Saved data entries:

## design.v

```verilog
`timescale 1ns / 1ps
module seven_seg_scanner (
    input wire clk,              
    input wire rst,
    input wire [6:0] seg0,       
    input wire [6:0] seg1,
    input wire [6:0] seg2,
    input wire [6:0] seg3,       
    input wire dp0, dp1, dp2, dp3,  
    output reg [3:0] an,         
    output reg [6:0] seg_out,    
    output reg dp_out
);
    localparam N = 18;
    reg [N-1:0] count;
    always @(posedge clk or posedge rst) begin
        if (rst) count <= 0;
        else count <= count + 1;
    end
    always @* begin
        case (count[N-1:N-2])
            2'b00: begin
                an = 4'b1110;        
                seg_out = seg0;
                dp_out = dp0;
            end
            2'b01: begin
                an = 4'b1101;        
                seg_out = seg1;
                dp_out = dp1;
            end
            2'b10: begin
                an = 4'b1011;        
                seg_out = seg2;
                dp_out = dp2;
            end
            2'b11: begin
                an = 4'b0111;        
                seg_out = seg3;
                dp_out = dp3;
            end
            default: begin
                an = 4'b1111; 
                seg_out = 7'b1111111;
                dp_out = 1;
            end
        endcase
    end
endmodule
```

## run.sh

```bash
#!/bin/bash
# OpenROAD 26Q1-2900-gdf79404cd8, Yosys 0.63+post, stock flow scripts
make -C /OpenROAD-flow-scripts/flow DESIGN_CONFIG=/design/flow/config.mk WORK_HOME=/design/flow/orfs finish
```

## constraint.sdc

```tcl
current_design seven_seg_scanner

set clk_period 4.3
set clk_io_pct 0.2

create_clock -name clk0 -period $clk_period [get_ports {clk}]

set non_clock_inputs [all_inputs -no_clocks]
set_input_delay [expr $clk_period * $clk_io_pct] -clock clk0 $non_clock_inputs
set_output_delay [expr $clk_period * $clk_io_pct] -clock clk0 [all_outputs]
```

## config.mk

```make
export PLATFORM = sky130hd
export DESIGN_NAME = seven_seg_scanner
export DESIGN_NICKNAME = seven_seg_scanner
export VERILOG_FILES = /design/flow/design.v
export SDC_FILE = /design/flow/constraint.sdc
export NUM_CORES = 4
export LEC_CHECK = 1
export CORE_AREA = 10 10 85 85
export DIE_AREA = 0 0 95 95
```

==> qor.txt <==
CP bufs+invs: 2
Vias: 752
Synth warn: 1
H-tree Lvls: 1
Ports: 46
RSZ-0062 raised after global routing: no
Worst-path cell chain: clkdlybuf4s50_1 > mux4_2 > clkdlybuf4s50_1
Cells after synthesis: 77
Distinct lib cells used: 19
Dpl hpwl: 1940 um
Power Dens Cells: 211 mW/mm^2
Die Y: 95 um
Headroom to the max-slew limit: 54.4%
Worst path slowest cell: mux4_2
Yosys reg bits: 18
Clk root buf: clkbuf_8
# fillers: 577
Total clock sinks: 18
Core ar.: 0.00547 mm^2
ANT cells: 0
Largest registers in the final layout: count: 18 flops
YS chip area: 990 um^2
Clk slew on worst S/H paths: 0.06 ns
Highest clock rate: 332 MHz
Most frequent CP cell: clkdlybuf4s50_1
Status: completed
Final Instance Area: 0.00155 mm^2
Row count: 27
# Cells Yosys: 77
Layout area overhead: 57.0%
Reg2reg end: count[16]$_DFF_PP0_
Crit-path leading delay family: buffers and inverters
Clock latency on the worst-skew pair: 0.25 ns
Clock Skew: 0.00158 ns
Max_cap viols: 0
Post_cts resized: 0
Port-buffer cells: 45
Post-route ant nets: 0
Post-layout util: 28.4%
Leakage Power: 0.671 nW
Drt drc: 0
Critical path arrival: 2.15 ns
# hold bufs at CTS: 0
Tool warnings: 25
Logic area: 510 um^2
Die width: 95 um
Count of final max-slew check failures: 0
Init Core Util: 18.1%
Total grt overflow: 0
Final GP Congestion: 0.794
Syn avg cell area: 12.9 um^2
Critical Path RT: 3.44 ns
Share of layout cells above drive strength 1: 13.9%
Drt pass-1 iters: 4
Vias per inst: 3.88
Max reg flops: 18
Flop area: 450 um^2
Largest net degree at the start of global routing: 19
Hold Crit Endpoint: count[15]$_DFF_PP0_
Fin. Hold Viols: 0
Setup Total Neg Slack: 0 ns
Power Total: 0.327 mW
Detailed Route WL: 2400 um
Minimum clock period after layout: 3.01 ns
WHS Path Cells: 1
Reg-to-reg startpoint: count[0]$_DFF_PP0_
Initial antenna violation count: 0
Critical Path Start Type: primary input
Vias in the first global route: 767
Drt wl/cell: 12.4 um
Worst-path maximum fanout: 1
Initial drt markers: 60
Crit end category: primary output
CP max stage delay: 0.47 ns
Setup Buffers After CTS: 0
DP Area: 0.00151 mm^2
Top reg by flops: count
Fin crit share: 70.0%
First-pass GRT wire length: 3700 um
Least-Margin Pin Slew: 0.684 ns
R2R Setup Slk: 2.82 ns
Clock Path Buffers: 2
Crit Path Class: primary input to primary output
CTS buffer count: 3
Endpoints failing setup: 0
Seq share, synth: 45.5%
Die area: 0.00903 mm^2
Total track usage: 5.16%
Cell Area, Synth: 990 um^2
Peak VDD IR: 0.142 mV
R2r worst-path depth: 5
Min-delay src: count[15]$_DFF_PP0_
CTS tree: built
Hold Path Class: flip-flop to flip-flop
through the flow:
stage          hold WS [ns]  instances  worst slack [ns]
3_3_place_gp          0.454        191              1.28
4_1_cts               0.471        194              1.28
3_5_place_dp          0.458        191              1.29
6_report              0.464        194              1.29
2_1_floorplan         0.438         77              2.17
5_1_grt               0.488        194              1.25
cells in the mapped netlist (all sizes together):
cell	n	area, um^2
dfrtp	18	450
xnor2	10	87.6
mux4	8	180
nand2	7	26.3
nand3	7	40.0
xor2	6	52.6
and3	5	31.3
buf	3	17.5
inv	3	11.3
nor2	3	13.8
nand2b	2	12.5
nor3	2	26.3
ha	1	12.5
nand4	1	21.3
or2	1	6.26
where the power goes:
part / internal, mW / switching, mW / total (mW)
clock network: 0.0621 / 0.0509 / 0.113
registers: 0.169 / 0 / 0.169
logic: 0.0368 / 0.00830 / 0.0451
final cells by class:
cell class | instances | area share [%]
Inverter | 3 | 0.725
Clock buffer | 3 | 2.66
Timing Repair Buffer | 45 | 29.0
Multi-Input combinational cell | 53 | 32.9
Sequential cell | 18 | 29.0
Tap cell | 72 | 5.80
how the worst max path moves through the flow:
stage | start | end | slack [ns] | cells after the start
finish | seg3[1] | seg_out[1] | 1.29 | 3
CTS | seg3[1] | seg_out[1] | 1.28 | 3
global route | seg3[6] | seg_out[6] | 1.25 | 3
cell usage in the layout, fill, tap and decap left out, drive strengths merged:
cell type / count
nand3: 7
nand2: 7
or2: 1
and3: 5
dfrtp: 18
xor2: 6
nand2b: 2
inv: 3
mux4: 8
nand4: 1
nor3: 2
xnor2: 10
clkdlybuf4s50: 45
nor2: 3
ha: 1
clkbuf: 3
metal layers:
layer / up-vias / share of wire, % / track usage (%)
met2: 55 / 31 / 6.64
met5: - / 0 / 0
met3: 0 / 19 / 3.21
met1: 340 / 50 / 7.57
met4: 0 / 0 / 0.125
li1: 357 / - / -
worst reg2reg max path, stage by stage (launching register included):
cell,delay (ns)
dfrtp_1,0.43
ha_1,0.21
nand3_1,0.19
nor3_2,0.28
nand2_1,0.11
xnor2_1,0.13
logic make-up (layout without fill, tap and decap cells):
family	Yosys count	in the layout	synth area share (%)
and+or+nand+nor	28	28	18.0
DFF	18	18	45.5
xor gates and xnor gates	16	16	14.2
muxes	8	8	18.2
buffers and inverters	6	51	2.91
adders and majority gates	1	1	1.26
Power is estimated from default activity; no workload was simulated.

--

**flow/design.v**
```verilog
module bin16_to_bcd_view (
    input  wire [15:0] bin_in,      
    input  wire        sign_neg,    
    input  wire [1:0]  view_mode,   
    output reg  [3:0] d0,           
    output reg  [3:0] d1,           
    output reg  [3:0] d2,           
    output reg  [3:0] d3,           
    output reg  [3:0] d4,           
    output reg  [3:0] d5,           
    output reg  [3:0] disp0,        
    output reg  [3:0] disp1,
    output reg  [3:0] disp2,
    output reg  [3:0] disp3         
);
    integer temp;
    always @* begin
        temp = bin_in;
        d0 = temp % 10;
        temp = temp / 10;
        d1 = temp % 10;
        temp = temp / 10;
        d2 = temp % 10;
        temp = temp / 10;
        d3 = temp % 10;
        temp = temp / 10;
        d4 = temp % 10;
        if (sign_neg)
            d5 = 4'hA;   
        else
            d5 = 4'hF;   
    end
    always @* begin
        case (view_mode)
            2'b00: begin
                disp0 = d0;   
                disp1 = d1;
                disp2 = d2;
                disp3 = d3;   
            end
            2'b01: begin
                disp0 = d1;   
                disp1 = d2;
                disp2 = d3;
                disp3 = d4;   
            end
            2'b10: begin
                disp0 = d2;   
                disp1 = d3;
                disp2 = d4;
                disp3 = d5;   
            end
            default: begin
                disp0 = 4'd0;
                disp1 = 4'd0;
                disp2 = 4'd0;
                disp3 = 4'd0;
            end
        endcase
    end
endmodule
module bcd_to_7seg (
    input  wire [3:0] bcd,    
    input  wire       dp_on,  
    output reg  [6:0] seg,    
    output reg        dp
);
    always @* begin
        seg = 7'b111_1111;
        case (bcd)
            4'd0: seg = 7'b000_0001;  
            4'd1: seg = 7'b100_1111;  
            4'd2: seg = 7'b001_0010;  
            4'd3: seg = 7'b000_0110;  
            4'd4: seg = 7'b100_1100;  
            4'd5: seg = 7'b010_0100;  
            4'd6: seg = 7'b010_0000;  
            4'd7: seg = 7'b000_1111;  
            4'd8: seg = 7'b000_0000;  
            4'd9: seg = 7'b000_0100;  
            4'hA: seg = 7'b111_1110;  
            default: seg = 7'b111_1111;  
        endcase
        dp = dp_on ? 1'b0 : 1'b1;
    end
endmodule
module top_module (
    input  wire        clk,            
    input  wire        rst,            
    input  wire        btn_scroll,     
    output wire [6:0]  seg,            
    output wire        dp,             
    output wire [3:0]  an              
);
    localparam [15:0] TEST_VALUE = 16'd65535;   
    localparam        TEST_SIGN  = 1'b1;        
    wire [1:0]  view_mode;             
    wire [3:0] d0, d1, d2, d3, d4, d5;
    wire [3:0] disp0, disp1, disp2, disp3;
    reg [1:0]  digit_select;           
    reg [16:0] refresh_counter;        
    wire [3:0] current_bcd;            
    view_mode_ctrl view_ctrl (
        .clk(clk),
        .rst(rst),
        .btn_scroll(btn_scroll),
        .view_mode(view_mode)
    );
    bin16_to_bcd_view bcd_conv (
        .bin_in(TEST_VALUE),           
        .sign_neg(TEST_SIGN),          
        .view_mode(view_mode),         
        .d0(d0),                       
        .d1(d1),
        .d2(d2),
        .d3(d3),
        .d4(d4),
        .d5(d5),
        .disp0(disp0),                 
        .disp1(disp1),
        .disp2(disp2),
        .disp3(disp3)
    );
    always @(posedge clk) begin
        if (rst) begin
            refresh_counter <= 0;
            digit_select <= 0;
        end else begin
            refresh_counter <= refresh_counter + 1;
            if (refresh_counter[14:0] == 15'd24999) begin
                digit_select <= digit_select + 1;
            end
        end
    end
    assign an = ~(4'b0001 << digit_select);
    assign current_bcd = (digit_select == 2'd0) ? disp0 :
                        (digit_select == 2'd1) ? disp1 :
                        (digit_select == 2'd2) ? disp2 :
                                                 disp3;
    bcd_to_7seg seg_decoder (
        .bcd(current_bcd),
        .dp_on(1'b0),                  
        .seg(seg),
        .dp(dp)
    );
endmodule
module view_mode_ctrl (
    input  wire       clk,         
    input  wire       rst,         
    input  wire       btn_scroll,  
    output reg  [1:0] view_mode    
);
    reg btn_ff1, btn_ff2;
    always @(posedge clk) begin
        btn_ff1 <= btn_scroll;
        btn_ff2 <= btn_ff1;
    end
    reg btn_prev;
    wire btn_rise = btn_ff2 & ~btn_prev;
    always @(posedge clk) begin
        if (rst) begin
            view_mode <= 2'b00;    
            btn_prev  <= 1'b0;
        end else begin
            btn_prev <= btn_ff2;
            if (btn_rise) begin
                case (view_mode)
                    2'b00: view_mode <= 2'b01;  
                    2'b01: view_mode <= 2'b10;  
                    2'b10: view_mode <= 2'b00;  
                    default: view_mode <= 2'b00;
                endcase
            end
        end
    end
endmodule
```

--

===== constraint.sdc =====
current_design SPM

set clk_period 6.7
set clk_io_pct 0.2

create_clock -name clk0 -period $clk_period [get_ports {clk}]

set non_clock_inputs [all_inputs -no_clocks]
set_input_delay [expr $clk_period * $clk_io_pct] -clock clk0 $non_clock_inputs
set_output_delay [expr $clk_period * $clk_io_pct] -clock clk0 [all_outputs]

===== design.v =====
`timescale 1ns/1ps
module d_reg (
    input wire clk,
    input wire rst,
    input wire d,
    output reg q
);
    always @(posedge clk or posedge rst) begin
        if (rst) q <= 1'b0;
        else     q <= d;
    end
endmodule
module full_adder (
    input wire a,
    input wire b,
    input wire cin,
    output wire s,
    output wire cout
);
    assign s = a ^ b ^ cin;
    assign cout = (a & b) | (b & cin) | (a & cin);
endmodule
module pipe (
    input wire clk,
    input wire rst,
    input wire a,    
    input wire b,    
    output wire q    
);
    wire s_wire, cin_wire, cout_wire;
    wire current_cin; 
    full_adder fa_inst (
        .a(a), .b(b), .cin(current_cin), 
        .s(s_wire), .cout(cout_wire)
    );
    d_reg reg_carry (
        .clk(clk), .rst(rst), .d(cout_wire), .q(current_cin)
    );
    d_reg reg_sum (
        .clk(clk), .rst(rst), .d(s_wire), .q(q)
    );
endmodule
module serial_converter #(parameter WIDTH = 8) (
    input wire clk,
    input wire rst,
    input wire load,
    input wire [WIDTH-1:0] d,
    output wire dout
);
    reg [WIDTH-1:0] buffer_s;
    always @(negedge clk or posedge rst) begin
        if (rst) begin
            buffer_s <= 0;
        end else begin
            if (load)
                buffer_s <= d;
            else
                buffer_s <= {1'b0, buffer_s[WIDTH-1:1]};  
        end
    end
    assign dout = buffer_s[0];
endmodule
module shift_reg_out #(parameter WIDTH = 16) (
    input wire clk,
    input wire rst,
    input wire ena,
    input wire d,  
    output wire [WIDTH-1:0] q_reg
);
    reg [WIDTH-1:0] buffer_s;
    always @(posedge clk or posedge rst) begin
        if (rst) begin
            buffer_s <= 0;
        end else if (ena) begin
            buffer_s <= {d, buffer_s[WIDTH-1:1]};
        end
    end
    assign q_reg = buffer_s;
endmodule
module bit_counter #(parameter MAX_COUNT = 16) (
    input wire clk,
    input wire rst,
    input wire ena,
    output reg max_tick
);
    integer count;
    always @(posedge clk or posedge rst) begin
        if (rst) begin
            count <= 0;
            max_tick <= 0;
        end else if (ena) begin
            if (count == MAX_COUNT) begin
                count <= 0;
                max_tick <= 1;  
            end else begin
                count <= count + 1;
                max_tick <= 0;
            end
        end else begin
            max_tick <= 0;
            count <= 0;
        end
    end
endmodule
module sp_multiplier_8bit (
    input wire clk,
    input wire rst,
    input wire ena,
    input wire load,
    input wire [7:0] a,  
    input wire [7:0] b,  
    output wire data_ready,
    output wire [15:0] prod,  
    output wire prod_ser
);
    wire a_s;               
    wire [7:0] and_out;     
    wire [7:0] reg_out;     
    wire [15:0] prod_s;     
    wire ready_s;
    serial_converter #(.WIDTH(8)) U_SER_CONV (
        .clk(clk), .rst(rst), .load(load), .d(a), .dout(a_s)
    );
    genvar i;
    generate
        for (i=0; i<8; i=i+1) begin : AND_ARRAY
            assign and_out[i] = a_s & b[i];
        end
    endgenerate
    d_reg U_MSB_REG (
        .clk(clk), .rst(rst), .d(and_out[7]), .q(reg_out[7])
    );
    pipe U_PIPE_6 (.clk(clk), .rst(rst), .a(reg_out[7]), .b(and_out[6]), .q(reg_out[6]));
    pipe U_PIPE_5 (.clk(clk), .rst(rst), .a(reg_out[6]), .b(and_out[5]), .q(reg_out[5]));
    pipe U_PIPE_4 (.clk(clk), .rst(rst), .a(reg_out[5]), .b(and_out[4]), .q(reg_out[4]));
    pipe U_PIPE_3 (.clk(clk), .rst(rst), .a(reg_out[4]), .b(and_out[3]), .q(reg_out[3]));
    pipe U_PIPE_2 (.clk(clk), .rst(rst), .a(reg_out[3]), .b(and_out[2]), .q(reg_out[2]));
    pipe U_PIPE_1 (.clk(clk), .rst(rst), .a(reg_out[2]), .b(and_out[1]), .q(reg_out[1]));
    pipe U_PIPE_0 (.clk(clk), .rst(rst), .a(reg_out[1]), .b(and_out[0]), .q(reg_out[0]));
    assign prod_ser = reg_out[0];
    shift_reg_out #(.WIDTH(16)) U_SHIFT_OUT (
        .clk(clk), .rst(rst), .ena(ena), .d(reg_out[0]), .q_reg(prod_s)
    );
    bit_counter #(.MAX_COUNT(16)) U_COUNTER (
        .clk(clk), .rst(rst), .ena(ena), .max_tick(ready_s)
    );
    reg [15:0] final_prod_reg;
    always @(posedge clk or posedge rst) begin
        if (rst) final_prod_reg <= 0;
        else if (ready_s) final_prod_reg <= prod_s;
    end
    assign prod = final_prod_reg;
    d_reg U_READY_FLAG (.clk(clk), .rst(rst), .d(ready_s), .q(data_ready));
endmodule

- EXERCISE BRIEF -
Reproduce only the lines above, starting at the line with "YS chip area: 990 um^2" and ending at the line with "Clock latency on the worst-skew pair: 0.25 ns", exactly as written.

- SOLUTION -
YS chip area: 990 um^2
Clk slew on worst S/H paths: 0.06 ns
Highest clock rate: 332 MHz
Most frequent CP cell: clkdlybuf4s50_1
Status: completed
Final Instance Area: 0.00155 mm^2
Row count: 27
# Cells Yosys: 77
Layout area overhead: 57.0%
Reg2reg end: count[16]$_DFF_PP0_
Crit-path leading delay family: buffers and inverters
Clock latency on the worst-skew pair: 0.25 ns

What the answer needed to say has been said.